[src/rtl/uart_packet_tx.sv]
// Packet framer: latches a 3-byte header plus payload, then feeds the UART one byte
// at a time over the trmt/tx_data/tx_done handshake, pausing between bytes while tx_en is low.
module uart_packet_tx #(
    parameter int PAYLOAD_BYTES = 18,
    parameter int HDR_BYTES     = 3,
    localparam int N            = HDR_BYTES + PAYLOAD_BYTES,
    localparam int IDX_W        = (N > 1) ? $clog2(N) : 1
) (
    input  logic                       clk,
    input  logic                       rst_n,
    input  logic                       start,
    input  logic [7:0]                 cmd,
    input  logic [15:0]                tag,
    input  logic [8*PAYLOAD_BYTES-1:0] payload,
    input  logic                       tx_en,
    input  logic                       tx_done,
    output logic                       trmt,
    output logic [7:0]                 tx_data,
    output logic                       busy,
    output logic                       done,
    output logic [IDX_W-1:0]           byte_idx
);

    localparam logic [IDX_W-1:0] LAST_IDX = IDX_W'(N - 1);

    typedef enum logic [1:0] {
        ST_IDLE = 2'd0,
        ST_ARM  = 2'd1,
        ST_WAIT = 2'd2,
        ST_FIN  = 2'd3
    } state_t;

    state_t           state_r;
    state_t           state_nxt_s;
    logic [7:0]       shadow_r [N];
    logic [7:0]       tx_data_r;
    logic             busy_r;
    logic             done_r;
    logic             first_wait_r;
    logic [IDX_W-1:0] byte_idx_r;
    logic [IDX_W-1:0] idx_inc_s;
    logic             accept_s;
    logic             launch_s;
    logic             advance_s;
    logic             finish_s;

    assign idx_inc_s = byte_idx_r + IDX_W'(1);

    // State register
    always_ff @(posedge clk or negedge rst_n) begin
        if (!rst_n) begin
            state_r <= ST_IDLE;
        end else begin
            state_r <= state_nxt_s;
        end
    end

    // Next-state decode and per-cycle control strobes
    always_comb begin
        state_nxt_s = state_r;
        accept_s    = 1'b0;
        launch_s    = 1'b0;
        advance_s   = 1'b0;
        finish_s    = 1'b0;
        case (state_r)
            ST_IDLE: begin
                if (start) begin
                    accept_s    = 1'b1;
                    state_nxt_s = ST_ARM;
                end else begin
                    state_nxt_s = ST_IDLE;
                end
            end
            ST_ARM: begin
                if (tx_en) begin
                    launch_s    = 1'b1;
                    state_nxt_s = ST_WAIT;
                end else begin
                    state_nxt_s = ST_ARM;
                end
            end
            ST_WAIT: begin
                // tx_done may still be stale from the previous byte in the first WAIT cycle
                if (!first_wait_r && tx_done) begin
                    if (byte_idx_r == LAST_IDX) begin
                        finish_s    = 1'b1;
                        state_nxt_s = ST_FIN;
                    end else begin
                        advance_s   = 1'b1;
                        state_nxt_s = ST_ARM;
                    end
                end else begin
                    state_nxt_s = ST_WAIT;
                end
            end
            ST_FIN: begin
                state_nxt_s = ST_IDLE;
            end
            default: begin
                state_nxt_s = ST_IDLE;
            end
        endcase
    end

    // Shadow buffer, byte index, presented byte and status flags
    always_ff @(posedge clk or negedge rst_n) begin
        if (!rst_n) begin
            for (int i = 0; i < N; i++) begin
                shadow_r[i] <= 8'h00;
            end
            tx_data_r    <= 8'h00;
            busy_r       <= 1'b0;
            done_r       <= 1'b0;
            first_wait_r <= 1'b0;
            byte_idx_r   <= '0;
        end else begin
            if (accept_s) begin
                shadow_r[0] <= cmd;
                shadow_r[1] <= tag[7:0];
                shadow_r[2] <= tag[15:8];
                for (int i = 0; i < PAYLOAD_BYTES; i++) begin
                    shadow_r[HDR_BYTES + i] <= payload[8*i +: 8];
                end
                tx_data_r  <= cmd;
                busy_r     <= 1'b1;
                byte_idx_r <= '0;
            end else if (advance_s) begin
                tx_data_r  <= shadow_r[idx_inc_s];
                byte_idx_r <= idx_inc_s;
            end else if (finish_s) begin
                busy_r     <= 1'b0;
                byte_idx_r <= '0;
            end else begin
                byte_idx_r <= byte_idx_r;
            end
            done_r       <= finish_s;
            first_wait_r <= launch_s;
        end
    end

    // The launch strobe is the ARM-cycle decision itself, giving one-cycle start latency
    assign trmt     = launch_s;
    assign tx_data  = tx_data_r;
    assign busy     = busy_r;
    assign done     = done_r;
    assign byte_idx = byte_idx_r;

endmodule
[config.mk]
export PLATFORM = sky130hd
export DESIGN_NAME = uart_packet_tx
export DESIGN_NICKNAME = d
export VERILOG_FILES = /design/src/rtl/uart_packet_tx.sv
export SDC_FILE = /design/constraint.sdc
export NUM_CORES = 1
export LEC_CHECK = 0
export CAP_MARGIN = 20
export CORE_MARGIN = 2
export CORE_UTILIZATION = 38
export DETAILED_ROUTE_END_ITERATION = 10
export DONT_BUFFER_PORTS = 1
export GPL_TIMING_DRIVEN = 0
export PLACE_DENSITY = 0.5
export RECOVER_POWER = 50
export SLEW_MARGIN = 20
export SYNTH_ARGS = -nofsm -noshare
export SYNTH_HDL_FRONTEND = slang
export SYNTH_SLANG_ARGS = --single-unit
[constraint.sdc]
create_clock -name clk -period 6.6 [get_ports clk]
set_clock_uncertainty 0.05 [all_clocks]
set_input_delay 1.98 -clock clk [delete_from_list [all_inputs] [get_ports clk]]
set_output_delay 1.98 -clock clk [all_outputs]
set_load 0.005 [all_outputs]
* Yosys cells after proc, flatten, opt, wreduce, memory -nomap -nowiden *
Cells that the tools add are included.

storage, ports and cells
  register bits = 186
  bits of input ports = 173
  output and inout bits = 16

cells by class
  equal/unequal tests = 5
  $add $sub $neg = 1
  bitwise logic cells = 1
  reduce and logical (&&, ||, !) cells = 7
  multiplexer cells = 26
  order comparisons = 1

operators by type and width
  kind                   count
  $bmux W8 S5            1
  $mux W8                4
  $mux W5                3
  $mux W1                14
  $pmux W2 S4            1
  $ge A6 B6 Y1 const B   1
  $mux W2                3
  $not A5 Y6             1
  $add A5 B1 Y5 const B  1
  $eq A5 B5 Y1 const B   1
  $eq A2 B2 Y1 const B   2
  $reduce_bool A2 Y1     2
  $reduce_bool A3 Y1     1
  $eq A2 B1 Y1 const B   1
  $logic_not A2 Y1       1
  $ne A2 B2 Y1 const B   1
  $reduce_and A2 Y1      1
  $logic_and A1 B1 Y1    1
  $logic_not A1 Y1       1

* Longest topological paths before layout *
  depth after elaboration = 7
  depth in mapped cells = 10

* Worst setup path before layout *
No wires, ideal clock.

  path kind = in2out
  start point = input tx_en
  end point = output trmt
  path buffers = 0
  slack = 2405 ps
  cell stages on the path = 2
  required time = 4570 ps
  arrival time = 2165 ps
  cell sequence = inv_1 nor2_1

between the ends
  cells in the longest elaborated chain, start to end = 2

RTL lines
  item                line  source
  start: declaration  15    input logic tx_en,
  $mux W1             75    if (tx_en) begin
  $mux W1             65    case (state_r)
  end: declaration    17    output logic trmt,

Every way passes these cells.

* Worst setup path after layout *
Ends and elaborated chain as after synthesis.

==> flow_metrics.py <==
metrics = {
    "timing": {
        "rsz0062_at_grt": "no",
        "fin_crit_sh_pct": 64.2,
        "relSlewSlack_pct": 39.1,
        "hold_slack_ps": 420,
        "fin_crit_ps": 4240,
        "finalHoldViolations": 0,
        "fmax_ghz": 0.236,
        "setup_viol": 0,
        "tightestPinTransition_ps": 910,
        "slew_viol_final": 0,
        "fin_setup_tns_ps": 0,
    },
    "clock_tree": {
        "cts.sinks": 186,
        "cts_root_buf": "clkbuf_16",
        "post-cts-setup-buffers": 0,
        "htree_levels": 4,
        "cts_buffers": 17,
        "cts.repair.resized": 0,
        "cts_tree": "built",
        "hold_buffers": 0,
        "clk_pin_slew_ps": 70,
        "ctsLongestPathBuffers": 2,
        "clk_latency_ps": 450,
    },
    "synth": {
        "yosysUniqueCellTypes": 38,
        "synth_xor_area_share_pct": 0.305,
        "synth-compound-area-share_pct": 4.62,
        "synth_area_um2": 8610,
        "synth_seq_cells": 186,
        "ys_seq_area_share_pct": 54.1,
        "synth_cells": 918,
        "synthTopCellsByArea": "dfrtp_1, nand2_1, mux4_1, mux4_2, mux2i_1",
        "synth-simple-area-share_pct": 24.4,
        "yosysTopAreaCell": "dfrtp_1",
        "muxShareOfSynthArea_pct": 13.0,
        "synth_largest_type_area_fraction_pct": 54.1,
        "syn_nets": 1093,
        "synth_top_family_by_area": "simple AND/OR/NAND/NOR gates",
        "avgSynthCellArea_um2": 9.37,
        "synthAdderAreaFrac_pct": 0.291,
        "yosysWarnings": 0,
    },
    "cells_and_area": {
        "antenna_cells": 0,
        "final_nets": 1112,
        "fin_cells": 1235,
        "syn2layout_area_growth_pct": 10.9,
        "drive_above_1_share_pct": 7.68,
    },
    "placed_design": {
        "hpwl_um": 18200,
        "dp.cells": 1203,
        "io_buffers": 0,
        "place.gp.congestion": 0.795,
    },
    "global_routing": {
        "grt_pass1_vias": 6405,
        "gr-total-overflow": 0,
        "antenna_found_initial": 1,
        "grt_first_pass_wirelength_um": 39000,
        "grt_start_max_net_pins": 187,
        "grt_use_total_pct": 22.1,
    },
    "setup_path": {
        "cp-end-kind": "primary output",
        "startpoint_type": "primary input",
        "slowest_stage": "nor2_1",
        "cp_max_fo": 3,
        "crit_path_max_incr_delay_ps": 210,
        "critPathRequiredTime_ps": 4570,
        "path_class": "primary input to primary output",
        "arrival_ps": 2210,
        "cp_num_buf_inv": 1,
        "path_delay_family": "simple AND/OR/NAND/NOR gates",
        "crit_path_cell_trace": "inv_1 -> nor2_1",
    },
    "min_path": {
        "hp-class": "register to register",
    },
    "route": {
        "drt-vias-per-instance": 5.10,
        "drc": 0,
        "post_drt_wl_per_cell_um": 20.6,
        "drtIter0Drc": 371,
        "final_antenna_net_count": 0,
        "routed_wirelength_um": 25500,
        "num_vias": 6300,
        "first_pass_iters": 4,
    },
    "floorplanning": {
        "die_h_um": 154,
        "die_x_um": 154,
        "initial_core_util_pct": 38.4,
        "fp-row-count": 55,
        "dieArea_um2": 23900,
        "core_um2": 22400,
        "pin_count": 189,
    },
    "pwr": {
        "power-per-cell-area_nw_per_um2": 508,
        "peakVddDrop_mv": 0.167,
        "power_leakage_uw": 0.00470,
        "power_uw": 4850,
    },
    "status": {
        "status": "finished clean",
    },
    "job": {
        "max_cap_viol_count": 0,
    },
}
==> cell usage after synthesis <==
cell type,count
a21oi_1,8
a221oi_1,8
a22o_1,2
a22oi_1,1
a31o_2,1
a31oi_1,1
and2_1,2
and3_1,2
and4bb_2,1
buf_1,3
buf_2,7
buf_4,4
buf_6,4
clkbuf_1,40
dfrtp_1,186
ha_1,2
inv_1,5
mux2_2,8
mux2i_1,24
mux4_1,17
mux4_2,15
nand2_1,512
nand2b_1,2
nand3_1,11
nand3b_1,2
nand4b_1,1
nor2_1,6
nor2b_1,2
nor3_1,1
o21ai_0,9
o21ai_1,1
o22a_1,8
o22ai_1,7
o31ai_1,10
o32ai_1,1
or2_2,1
xnor2_1,2
xor2_1,1
==> cell usage in the layout, fill, tap and decap left out, drive strengths merged <==
cell type / Yosys / layout
o22a: 8 / 8
buf: 18 / 18
or2: 1 / 1
nand2b: 2 / 2
and2: 2 / 2
and3: 2 / 2
a31oi: 1 / 1
nor2: 6 / 6
clkbuf: 40 / 59
a21oi: 8 / 8
a22o: 2 / 2
a31o: 1 / 1
nor2b: 2 / 2
nand2: 512 / 512
inv: 5 / 13
nand3b: 2 / 2
nand3: 11 / 11
o21ai: 10 / 10
o22ai: 7 / 7
mux2: 8 / 8
mux2i: 24 / 24
o31ai: 10 / 10
o32ai: 1 / 1
clkinvlp: 0 / 3
clkinv: 0 / 2
a22oi: 1 / 1
dfrtp: 186 / 186
xnor2: 2 / 2
xor2: 1 / 1
nand4b: 1 / 1
nor3: 1 / 1
mux4: 32 / 32
a221oi: 8 / 8
ha: 2 / 2
and4bb: 1 / 1
==> flip-flops by register name (all words and copies together) (netlist names) <==
signal	cells
tx_data	8
state_r	2
shadow_r	168
done	1
busy	1
first_wait_r	1
byte_idx	5
==> cells by family after synthesis <==
logic type	Yosys count
DFF	186
and+or+nand+nor	543
xor gates and xnor gates	3
buffers and inverters	63
adders and majority gates	2
muxes	64
AOI/OAI and AO/OA	57
==> area by class of cell <==
cell class                 count  area [um2]
inverter                       5        18.8
clock inverter                13         125
clock buffer                  19         443
tap                          285         357
multi-input combinational    669        3670
buffer                        58         272
fill                        2277       12900
sequential                   186        4650
==> through the flow <==
| step | utilization [%] | instance area (um2) | worst slack, ps |
|---|---|---|---|
| final | 42.5 | 9540 | 2360 |
| after global routing | 42.5 | 9540 | 2320 |
| after CTS | 42.5 | 9530 | 2350 |
| after detailed placement | 39.9 | 8960 | 2360 |
| after global placement | 39.9 | 8960 | 2360 |
| after floorplan | - | 8610 | 2400 |
==> power breakdown <==
group | total [uW] | internal [uW] | switching, uW | leakage [uW]
Sequential | 1970 | 1670 | 298 | 0.00230
Clock | 1010 | 510 | 504 | 0.000270
Combinational | 1870 | 756 | 1110 | 0.00213
==> per-layer routing <==
layer / vias to the layer above / GRT usage, % / part of all wire, %
met4: 2 / 6.66 / 1.8
met2: 160 / 34.8 / 47
met3: 24 / 5.77 / 5.8
met1: 3076 / 30.3 / 45
met5: - / 0 / 0.047
li1: 3038 / - / -
==> worst paths after layout <==
kind                            endpoint  slack (ps)         start  cells after the start
max                                 trmt        2360         tx_en                      2
min                         shadow_r[97]         420  shadow_r[97]                      2
max reg2reg                   tx_data[3]        3470   byte_idx[0]                     10
min reg2reg                 shadow_r[97]         420  shadow_r[97]                      2
max in group asynchronous   shadow_r[74]        5110         rst_n                      0
min in group asynchronous  shadow_r[123]        1180         rst_n                      0
Power figures use the tool's default switching activity.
^^^^^^^^^^^^^^^^
**ABOUT THIS EXERCISE:**
Copy range, inclusive: the line holding "nand2_1,512" to the line holding "buf: 18 / 18". Reproduce exactly those lines of the records above and no others.

**ANSWER SPACE:**
nand2_1,512
nand2b_1,2
nand3_1,11
nand3b_1,2
nand4b_1,1
nor2_1,6
nor2b_1,2
nor3_1,1
o21ai_0,9
o21ai_1,1
o22a_1,8
o22ai_1,7
o31ai_1,10
o32ai_1,1
or2_2,1
xnor2_1,2
xor2_1,1
==> cell usage in the layout, fill, tap and decap left out, drive strengths merged <==
cell type / Yosys / layout
o22a: 8 / 8
buf: 18 / 18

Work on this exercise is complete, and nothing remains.